British actor and director (born 1981)

Benn Northover (born 3 January 1981) is an English-Irish actor, director and artist.

He made his screen debut in the drama Hostage to Terror. Northover's other notable film roles include Harry Potter and the Deathly Hallows, The Baztan Trilogy, Lotus Eaters, House of Boys, crime thriller Tutti i rumori del mare and director Mike Figgis' Lucrezia Borgia.

As a filmmaker his work includes documentary, fiction, and art film. Credits include Either Way starring Jodie Comer and the film series Mind Mapping starring Emma Corrin.

==Early life==

Northover was born in Ipswich, Suffolk. After high school he studied art and film before moving to New York to study drama at The Stella Adler Studio.

==Acting career==

Northover's early screen appearances included dramas Ultimate Force and Silent Witness. His first lead role was in gritty TV drama, Hostage to Terror, for which he received The Times Critics Choice. He later reunited with director Finn McGough on Avalanche of Terror about British climber Ken Jones. The series received critical acclaim around the world.

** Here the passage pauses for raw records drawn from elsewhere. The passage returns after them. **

This is an optimization exercise on Yosys and OpenROAD, whose aim is small area and a short achievable clock period, not a production implementation.
In this exercise RTL edits were held to simulation tests only and were not proved equivalent to the original.

Setup of 03-26:
==> flow/design.v <==
`timescale 1ns / 1ps
module pcpu(
    input clock,
    input enable,
    input reset,
    input start,
    input [15:0] i_datain,
    input [15:0] d_datain,
    output [7:0] i_addr,
    output [7:0] d_addr,
    output d_we,
    output [15:0] d_dataout
    );
    reg state;
    wire run = (state == 1'b1);
    reg w_halt;
    always @(posedge clock)
        if (reset)
            state <= 1'b0;
        else if (!run)
            state <= enable & start;
        else
            state <= enable & ~w_halt;
    reg [15:0] gr[0:7];
    reg [15:0] wdata;
    reg w_we;
    reg [2:0] w_dst;
    genvar g;
    generate
        for (g = 0; g < 8; g = g + 1) begin : rf
            always @(posedge clock)
                if (reset | (run & w_we & (w_dst == g)))
                    gr[g] <= wdata;
        end
    endgenerate
    reg [7:0] pc;
    reg [4:0] id_op;
    reg [10:0] id_f;
    reg [15:0] mem_c;
    wire taken;
    always @(posedge clock or posedge reset)
        if (reset) begin
            pc <= 8'b0;
            id_op <= 5'b0_0000;
        end else if (run) begin
            pc <= taken ? mem_c[7:0] : pc + 8'd1;
            id_op <= i_datain[15:11];
        end
    wire [4:0] f_op = i_datain[15:11];
    wire f_r1 = (f_op == 5'b1_0000) | (f_op == 5'b1_0011) | (f_op == 5'b0_1001) | (f_op == 5'b0_1011)
              | (f_op == 5'b1_1001) | (f_op[4:3] == 2'b11 && f_op[2:1] != 2'b00);
    wire f_store = (f_op == 5'b0_0011);
    reg [2:0] id_sa, id_sq;
    always @(posedge clock)
        if (run) begin
            id_f <= i_datain[10:0];
            id_sa <= f_r1 ? i_datain[10:8] : i_datain[6:4];
            id_sq <= f_store ? i_datain[10:8] : i_datain[2:0];
        end
    wire [4:0] op = id_op;
    wire [2:0] r1 = id_f[10:8];
    wire [7:0] imm = id_f[7:0];
    wire d_jump  = (op == 5'b1_1000);
    wire d_store = (op == 5'b0_0011);
    wire d_load  = (op == 5'b0_0010);
    wire d_shl   = (op == 5'b0_0100) | (op == 5'b0_0101);
    wire d_shr   = (op == 5'b0_0110) | (op == 5'b0_0111);
    wire d_and   = (op == 5'b0_1101);
    wire d_or    = (op == 5'b0_1110);
    wire d_xor   = (op == 5'b0_1111);
    wire d_subc  = (op == 5'b1_0010);
    wire d_addc  = (op == 5'b1_0001);
    wire d_sub   = (op == 5'b0_1010) | (op == 5'b0_1011) | (op == 5'b0_1100) | (op == 5'b1_0011);
    wire d_r3    = (op == 5'b0_1000) | (op == 5'b1_0001) | (op == 5'b0_1010) | (op == 5'b1_0010)
                 | (op == 5'b0_1100) | (op == 5'b0_1101) | (op == 5'b0_1110) | (op == 5'b0_1111);
    wire d_hi    = (op == 5'b1_0000) | (op == 5'b1_0011);
    wire d_v3    = d_load | d_store | d_shl | d_shr;
    wire d_fl    = d_shl | d_shr | d_and | d_or | d_xor | d_sub | d_subc | d_addc
                 | (op == 5'b0_1000) | (op == 5'b0_1001) | (op == 5'b1_0000);
    wire d_wr    = d_fl & (op != 5'b0_1100) | d_load;
    wire d_br    = (op[4:3] == 2'b11);
    wire d_halt  = (op == 5'b0_0001);
    wire [15:0] port_a = gr[id_sa];
    wire [15:0] port_q = gr[id_sq];
    wire [15:0] rev_a;
    genvar k;
    generate
        for (k = 0; k < 16; k = k + 1) begin : rv
            assign rev_a[k] = port_a[15 - k];
        end
    endgenerate
    wire [15:0] a_next;
    assign a_next[15:8] = d_shl ? rev_a[15:8] : port_a[15:8];
    assign a_next[7:0]  = d_jump ? 8'b0 : d_shl ? rev_a[7:0] : port_a[7:0];
    wire [15:0] b_val;
    assign b_val[3:0]  = d_r3 ? port_q[3:0] : d_hi ? 4'b0 : imm[3:0];
    assign b_val[7:4]  = (d_r3 | d_store) ? port_q[7:4] : (d_hi | d_v3) ? 4'b0 : imm[7:4];
    assign b_val[15:8] = (d_r3 | d_store) ? port_q[15:8] : d_hi ? imm : 8'b0;
    wire d_neg = d_sub | d_subc;
    reg [15:0] ex_a, ex_b;
    reg ex_add, ex_and, ex_or, ex_xor, ex_shl, ex_shr, ex_ca, ex_cb;
    reg ex_ld;
    reg [2:0] ex_brt, ex_dst;
    reg ex_fl, ex_st, ex_br, ex_halt, ex_we;
    always @(posedge clock)
        if (run) begin
            ex_a <= a_next;
            ex_b <= d_neg ? ~b_val : b_val;
            ex_add <= ~(d_and | d_or | d_xor | d_shl | d_shr);
            ex_and <= d_and;
            ex_or <= d_or;
            ex_xor <= d_xor;
            ex_shl <= d_shl;
            ex_shr <= d_shr;
            ex_ca <= d_addc | d_subc;
            ex_cb <= d_neg;
            ex_ld <= d_load;
            ex_brt <= {op[2:1], d_store ? port_q[3] : op[0]};
            ex_dst <= d_store ? port_q[2:0] : r1;
        end
    always @(posedge clock or posedge reset)
        if (reset) begin
            ex_fl <= 1'b0;
            ex_st <= 1'b0;
            ex_br <= 1'b0;
            ex_halt <= 1'b0;
            ex_we <= 1'b0;
        end else if (run) begin
            ex_fl <= d_fl;
            ex_st <= d_store;
            ex_br <= d_br;
            ex_halt <= d_halt;
            ex_we <= d_wr;
        end
    reg zf, nf, cf;
    wire cin = ex_ca ? (cf ^ ex_cb) : ex_cb;
    wire [15:0] b_add = {ex_b[15:8], ex_b[7:4] & {4{~ex_st}}, ex_b[3:0]};
    wire [17:0] sum18 = {1'b0, ex_a, 1'b1} + {1'b0, b_add, cin};
    wire [15:0] sum = sum18[16:1];
    wire cout = sum18[17];
    wire [16:0] sh = {ex_a, cf} >> ex_b[3:0];
    reg [15:0] alu;
    integer j;
    always @(*)
        for (j = 0; j < 16; j = j + 1)
            alu[j] = (ex_add & sum[j])
                   | (ex_and & (ex_a[j] & ex_b[j]))
                   | (ex_or  & (ex_a[j] | ex_b[j]))
                   | (ex_xor & (ex_a[j] ^ ex_b[j]))
                   | (ex_shl & sh[16 - j])
                   | (ex_shr & sh[j + 1]);
    wire cf_next = (ex_add & (cout ^ ex_cb)) | ((ex_shl | ex_shr) & sh[0]);
    reg [7:0] smdr1;
    reg m_ld;
    reg [2:0] m_brt, m_dst;
    reg dw, m_fl, m_br, m_halt, m_we;
    always @(posedge clock)
        if (run) begin
            mem_c[7:0] <= alu[7:0];
            mem_c[15:8] <= ex_st ? ex_b[15:8] : alu[15:8];
            smdr1 <= {ex_b[7:4], ex_brt[0], ex_dst};
            m_ld <= ex_ld;
            m_brt <= ex_brt;
            m_dst <= ex_dst;
        end
    always @(posedge clock or posedge reset)
        if (reset) begin
            cf <= 1'b0;
            dw <= 1'b0;
            m_fl <= 1'b0;
            m_br <= 1'b0;
            m_halt <= 1'b0;
            m_we <= 1'b0;
        end else if (run) begin
            if (ex_fl)
                cf <= cf_next;
            dw <= ex_st;
            m_fl <= ex_fl;
            m_br <= ex_br;
            m_halt <= ex_halt;
            m_we <= ex_we;
        end
    wire flag = m_brt[2] ? (m_brt[1] ? cf : nf) : zf;
    assign taken = m_br & ((m_brt[2:1] == 2'b00) | (flag ^ m_brt[0]));
    assign i_addr = pc;
    assign d_addr = mem_c[7:0];
    assign d_we = dw;
    assign d_dataout = {mem_c[15:8], smdr1};
    always @(posedge clock or posedge reset)
        if (reset) begin
            zf <= 1'b0;
            nf <= 1'b0;
            wdata <= 16'b0;
            w_halt <= 1'b0;
            w_we <= 1'b0;
        end else if (run) begin
            if (m_fl) begin
                zf <= (mem_c == 16'b0);
                nf <= mem_c[15];
            end
            wdata <= m_ld ? d_datain : mem_c;
            w_halt <= m_halt;
            w_we <= m_we;
        end
    always @(posedge clock)
        if (run)
            w_dst <= m_dst;
endmodule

In 2010 Northover made his feature film debut in the hard-hitting AIDS drama House of Boys opposite Stephen Fry and Udo Kier, shedding 40 lbs to play the film's lead character, a young street hustler living with AIDS in the early 1980s. The film went on to receive several international awards. Northover then appeared in the 7th installment of the Harry Potter franchise, Harry Potter and the Deathly Hallows. In an interview with Paper Magazine, he described his experience on the production as "the biggest machine I have ever encountered."

In 2012 he starred in the hit indie feature Lotus Eaters opposite Antonia Campbell-Hughes and Johnny Flynn and the film adaptation of Donizetti's opera Lucrezia Borgia by director Mike Figgis.

In 2013 Italian director Federico Brugia cast Northover as the villain in his feature debut Tutti i rumori del mare. Set in the bleak underworld of the Hungarian human trafficking business. In an interview with AnOther Magazine Northover commented on his character in the film, saying "It's his personal demons that keep his conscience at a safe distance and eventually it's his human weaknesses that get the better of him." The film went on to win the special jury prize at the Annecy Italian Film Festival.

In 2014 Northover appeared in Je m'appelle Hmmm..., the directorial debut by agnès b., and in Frédéric Auburtin's epic ensemble film United Passions as Max Kahn, one of the founding members of FIFA, alongside Gérard Depardieu and Tim Roth.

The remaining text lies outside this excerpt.